Across the entries below, how many lines include the word "busy"? Reply with only the number.

Data for analysis

+++++

**src/rtl/filter_pkg.sv**
```systemverilog
// Shared definitions for the second-order recursive filter and its feeder.
// Sample width, coefficients and feeder FSM encoding live here.
package filter_pkg;

    localparam int DATA_W = 32;

    // y = a^2*y[n-2] + a*b*x[n-1] + b*x[n]
    localparam int COEF_A = 2;
    localparam int COEF_B = 3;

    typedef enum logic [1:0] {
        IDLE = 2'd0,
        LOAD = 2'd1,
        HOLD = 2'd2
    } feed_state_t;

endpackage

```
**src/rtl/filter_sample_fifo.sv**
```systemverilog
// Small synchronous FIFO buffering samples ahead of the filter feeder.
// No bypass: a pushed word becomes visible at head on the next edge.
module filter_sample_fifo #(
    parameter int DATA_W = 32,
    parameter int DEPTH  = 4
) (
    input  logic              clk,
    input  logic              reset,
    input  logic              clear,
    input  logic              push,
    input  logic [DATA_W-1:0] data,
    input  logic              pop,
    output logic              full,
    output logic              empty,
    output logic [DATA_W-1:0] head
);

    localparam int AW = $clog2(DEPTH);
    localparam int CW = AW + 1;

    logic [DATA_W-1:0] mem [DEPTH];
    logic [AW-1:0]     wr_ptr;
    logic [AW-1:0]     rd_ptr;
    logic [CW-1:0]     count;
    logic              do_push;
    logic              do_pop;

    assign full  = (count == CW'(DEPTH));
    assign empty = (count == '0);
    assign head  = mem[rd_ptr];

    // Full blocks a push even if a pop happens in the same cycle.
    assign do_push = push && !full && !clear;
    assign do_pop  = pop && !empty && !clear;

    always_ff @(posedge clk or negedge reset) begin
        if (!reset) begin
            wr_ptr <= '0;
            rd_ptr <= '0;
            count  <= '0;
        end else if (clear) begin
            wr_ptr <= '0;
            rd_ptr <= '0;
            count  <= '0;
        end else begin
            if (do_push)
                wr_ptr <= wr_ptr + 1'b1;
            if (do_pop)
                rd_ptr <= rd_ptr + 1'b1;
            if (do_push && !do_pop)
                count <= count + 1'b1;
            else if (do_pop && !do_push)
                count <= count - 1'b1;
        end
    end

    always_ff @(posedge clk) begin
        if (do_push)
            mem[wr_ptr] <= data;
    end

endmodule

```
**src/rtl/filter_sample_feeder.sv**
```systemverilog
// Feeds x[n] and x[n-1] to the recursive filter, one sample per hold
// period, and freezes the multiplier pipeline when the FIFO runs dry.
module filter_sample_feeder
    import filter_pkg::*;
#(
    parameter int DATA_W      = filter_pkg::DATA_W,
    parameter int DEPTH       = 4,
    parameter int HOLD_CYCLES = 2,
    parameter int CNT_W       = 16
) (
    input  logic              clk,
    input  logic              reset,
    input  logic [DATA_W-1:0] in_data,
    input  logic              in_valid,
    output logic              in_ready,
    input  logic              run,
    input  logic              flush,
    output logic [DATA_W-1:0] x_n,
    output logic [DATA_W-1:0] x_n_1,
    output logic              enable_start,
    output logic              sample_strobe,
    output logic              busy,
    output logic [CNT_W-1:0]  sample_count
);

    localparam int HC_W = (HOLD_CYCLES > 1) ? $clog2(HOLD_CYCLES) : 1;

    feed_state_t       state;
    feed_state_t       state_nx;
    logic [HC_W-1:0]   hold_cnt;
    logic [HC_W-1:0]   hold_nx;
    logic              do_load;
    logic              do_flush;

    logic              fifo_full;
    logic              fifo_empty;
    logic [DATA_W-1:0] fifo_head;

    logic [DATA_W-1:0] x_nx;
    logic [DATA_W-1:0] x1_nx;
    logic              en_nx;
    logic              strobe_nx;
    logic [CNT_W-1:0]  cnt_nx;

    assign in_ready = !fifo_full;

    filter_sample_fifo #(
        .DATA_W (DATA_W),
        .DEPTH  (DEPTH)
    ) u_fifo (
        .clk   (clk),
        .reset (reset),
        .clear (do_flush),
        .push  (in_valid),
        .data  (in_data),
        .pop   (do_load),
        .full  (fifo_full),
        .empty (fifo_empty),
        .head  (fifo_head)
    );

    always_ff @(posedge clk or negedge reset) begin
        if (!reset) begin
            state    <= IDLE;
            hold_cnt <= '0;
        end else begin
            state    <= state_nx;
            hold_cnt <= hold_nx;
        end
    end

    always_comb begin
        state_nx = state;
        hold_nx  = hold_cnt;
        do_load  = 1'b0;
        do_flush = 1'b0;
        unique case (state)
            IDLE: begin
                if (flush)
                    do_flush = 1'b1;
                else if (run)
                    state_nx = LOAD;
            end
            LOAD: begin
                // Dropping run wins over a waiting sample.
                if (!run) begin
                    state_nx = IDLE;
                end else if (!fifo_empty) begin
                    do_load = 1'b1;
                    if (HOLD_CYCLES > 1) begin
                        state_nx = HOLD;
                        hold_nx  = HC_W'(HOLD_CYCLES - 1);
                    end
                end
            end
            HOLD: begin
                if (hold_cnt <= HC_W'(1)) begin
                    state_nx = LOAD;
                    hold_nx  = '0;
                end else begin
                    hold_nx = hold_cnt - 1'b1;
                end
            end
            default: begin
                state_nx = IDLE;
                hold_nx  = '0;
            end
        endcase
    end

    always_comb begin
        x_nx      = x_n;
        x1_nx     = x_n_1;
        en_nx     = enable_start;
        strobe_nx = 1'b0;
        cnt_nx    = sample_count;
        if (do_flush) begin
            x_nx   = '0;
            x1_nx  = '0;
            cnt_nx = '0;
        end else if (do_load) begin
            x1_nx     = x_n;
            x_nx      = fifo_head;
            en_nx     = 1'b1;
            strobe_nx = 1'b1;
            cnt_nx    = sample_count + 1'b1;
        end else if (state == LOAD) begin
            en_nx = 1'b0;
        end
    end

    always_ff @(posedge clk or negedge reset) begin
        if (!reset) begin
            x_n           <= '0;
            x_n_1         <= '0;
            enable_start  <= 1'b0;
            sample_strobe <= 1'b0;
            sample_count  <= '0;
            busy          <= 1'b0;
        end else begin
            x_n           <= x_nx;
            x_n_1         <= x1_nx;
            enable_start  <= en_nx;
            sample_strobe <= strobe_nx;
            sample_count  <= cnt_nx;
            busy          <= (state_nx != IDLE);
        end
    end

endmodule

```
## config.mk

```make
export PLATFORM = sky130hd
export DESIGN_NAME = cred_scroll_ctl
export DESIGN_NICKNAME = d
export VERILOG_FILES = /design/src/rtl/cred_scroll_ctl.sv
export SDC_FILE = /design/constraint.sdc
export NUM_CORES = 1
export LEC_CHECK = 0
export ABC_CLOCK_PERIOD_IN_PS = 2200
export CAP_MARGIN = 20
export CORE_MARGIN = 2
export CORE_UTILIZATION = 46
export DETAILED_ROUTE_END_ITERATION = 12
export HOLD_SLACK_MARGIN = 0.1
export PLACE_DENSITY_LB_ADDON = 0.25
export RECOVER_POWER = 50
export SYNTH_ARGS = -nofsm -noshare
export SYNTH_HDL_FRONTEND = slang
export SYNTH_SLANG_ARGS = --single-unit
```

## constraint.sdc

```tcl
create_clock -name clk -period 2.2 [get_ports clk]
set_clock_uncertainty 0.1 [all_clocks]
set_input_delay 0.22 -clock clk [delete_from_list [all_inputs] [get_ports clk]]
set_output_delay 0.22 -clock clk [all_outputs]
set_load 0.01 [all_outputs]
```

## src/rtl/cred_scroll_ctl.sv

```systemverilog
`default_nettype none
// ============================================================================
// Module  : cred_scroll_ctl
// Brief   : Credits-screen sequencer: scroll -> hold -> done with pause/skip,
//           driving text block position and cycling text colour.
// Revision: 1.0 - initial release
// ============================================================================
module cred_scroll_ctl #(
    parameter logic [11:0] X_POS        = 12'd400,
    parameter logic [11:0] START_Y      = 12'd600,
    parameter logic [11:0] STOP_Y       = 12'd200,
    parameter int unsigned STEP         = 4,
    parameter int unsigned HOLD_FRAMES  = 120,
    parameter int unsigned COLOR_FRAMES = 32,
    parameter logic [11:0] BG_COLOR     = 12'h000
) (
    input  logic        clk,
    input  logic        rst,
    input  logic        enable,
    input  logic        vsync_in,
    input  logic        mouse_left,
    output logic [11:0] xpos,
    output logic [11:0] ypos,
    output logic [11:0] color1,
    output logic [11:0] color2,
    output logic        active,
    output logic        done
);

    typedef enum logic [2:0] {
        S_IDLE   = 3'd0,
        S_SCROLL = 3'd1,
        S_PAUSED = 3'd2,
        S_HOLD   = 3'd3,
        S_DONE   = 3'd4
    } state_t;

    localparam logic [12:0] c_STEP       = 13'(STEP);
    localparam logic [12:0] c_LIMIT      = {1'b0, STOP_Y} + c_STEP;
    localparam logic [15:0] c_HOLD_LAST  = 16'(HOLD_FRAMES - 1);
    localparam logic [15:0] c_COLOR_LAST = 16'(COLOR_FRAMES - 1);

    state_t      state_q, state_d;
    logic [11:0] ypos_q, ypos_d;
    logic [11:0] xpos_q, color1_q, color1_d, color2_q;
    logic        active_q, active_d, done_q, done_d;
    logic [15:0] hold_cnt_q, hold_cnt_d;
    logic [15:0] col_cnt_q, col_cnt_d;
    logic [1:0]  col_idx_q, col_idx_d;
    logic        vsync_dly_q, tick_q, tick_d;
    logic        msync1_q, msync2_q, msync3_q, click_q, click_d;
    logic        w_col_adv;

    function automatic logic [11:0] palette(input logic [1:0] idx);
        case (idx)
            2'd0:    palette = 12'hFFF;
            2'd1:    palette = 12'hFF0;
            2'd2:    palette = 12'h0FF;
            default: palette = 12'hF0F;
        endcase
    endfunction

    always_comb begin
        tick_d     = vsync_in & ~vsync_dly_q;
        click_d    = msync2_q & ~msync3_q;
        state_d    = state_q;
        ypos_d     = ypos_q;
        hold_cnt_d = hold_cnt_q;
        col_cnt_d  = col_cnt_q;
        col_idx_d  = col_idx_q;
        w_col_adv  = 1'b0;

        if (!enable) begin
            state_d    = S_IDLE;
            ypos_d     = START_Y;
            hold_cnt_d = 16'd0;
            col_cnt_d  = 16'd0;
            col_idx_d  = 2'd0;
        end else begin
            case (state_q)
                S_IDLE: begin
                    ypos_d     = START_Y;
                    hold_cnt_d = 16'd0;
                    col_cnt_d  = 16'd0;
                    col_idx_d  = 2'd0;
                    state_d    = S_SCROLL;
                end
                S_SCROLL: begin
                    // A click in the same cycle as a frame tick pauses without moving
                    if (click_q) begin
                        state_d = S_PAUSED;
                    end else if (tick_q) begin
                        w_col_adv = 1'b1;
                        if ({1'b0, ypos_q} <= c_LIMIT) begin
                            ypos_d     = STOP_Y;
                            hold_cnt_d = 16'd0;
                            state_d    = S_HOLD;
                        end else begin
                            ypos_d = ypos_q - c_STEP[11:0];
                        end
                    end
                end
                S_PAUSED: begin
                    if (click_q) state_d = S_SCROLL;
                end
                S_HOLD: begin
                    if (click_q) begin
                        state_d = S_DONE;
                    end else if (tick_q) begin
                        w_col_adv = 1'b1;
                        if (hold_cnt_q >= c_HOLD_LAST) state_d = S_DONE;
                        else hold_cnt_d = hold_cnt_q + 16'd1;
                    end
                end
                S_DONE: begin
                    ypos_d = STOP_Y;
                end
                default: begin
                    state_d = S_IDLE;
                    ypos_d  = START_Y;
                end
            endcase
        end

        if (w_col_adv) begin
            if (col_cnt_q >= c_COLOR_LAST) begin
                col_cnt_d = 16'd0;
                col_idx_d = col_idx_q + 2'd1;
            end else begin
                col_cnt_d = col_cnt_q + 16'd1;
            end
        end

        active_d = (state_d == S_SCROLL) || (state_d == S_PAUSED) || (state_d == S_HOLD);
        done_d   = (state_d == S_DONE);
        color1_d = palette(col_idx_d);
    end

    always_ff @(posedge clk) begin
        if (!rst) begin
            state_q     <= S_IDLE;
            ypos_q      <= START_Y;
            xpos_q      <= X_POS;
            color1_q    <= 12'hFFF;
            color2_q    <= BG_COLOR;
            active_q    <= 1'b0;
            done_q      <= 1'b0;
            hold_cnt_q  <= 16'd0;
            col_cnt_q   <= 16'd0;
            col_idx_q   <= 2'd0;
            vsync_dly_q <= 1'b0;
            tick_q      <= 1'b0;
            msync1_q    <= 1'b0;
            msync2_q    <= 1'b0;
            msync3_q    <= 1'b0;
            click_q     <= 1'b0;
        end else begin
            state_q     <= state_d;
            ypos_q      <= ypos_d;
            xpos_q      <= X_POS;
            color1_q    <= color1_d;
            color2_q    <= BG_COLOR;
            active_q    <= active_d;
            done_q      <= done_d;
            hold_cnt_q  <= hold_cnt_d;
            col_cnt_q   <= col_cnt_d;
            col_idx_q   <= col_idx_d;
            vsync_dly_q <= vsync_in;
            tick_q      <= tick_d;
            msync1_q    <= mouse_left;
            msync2_q    <= msync1_q;
            msync3_q    <= msync2_q;
            click_q     <= click_d;
        end
    end

    assign xpos   = xpos_q;
    assign ypos   = ypos_q;
    assign color1 = color1_q;
    assign color2 = color2_q;
    assign active = active_q;
    assign done   = done_q;

endmodule
`default_nettype wire

```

+++++

Task answer
3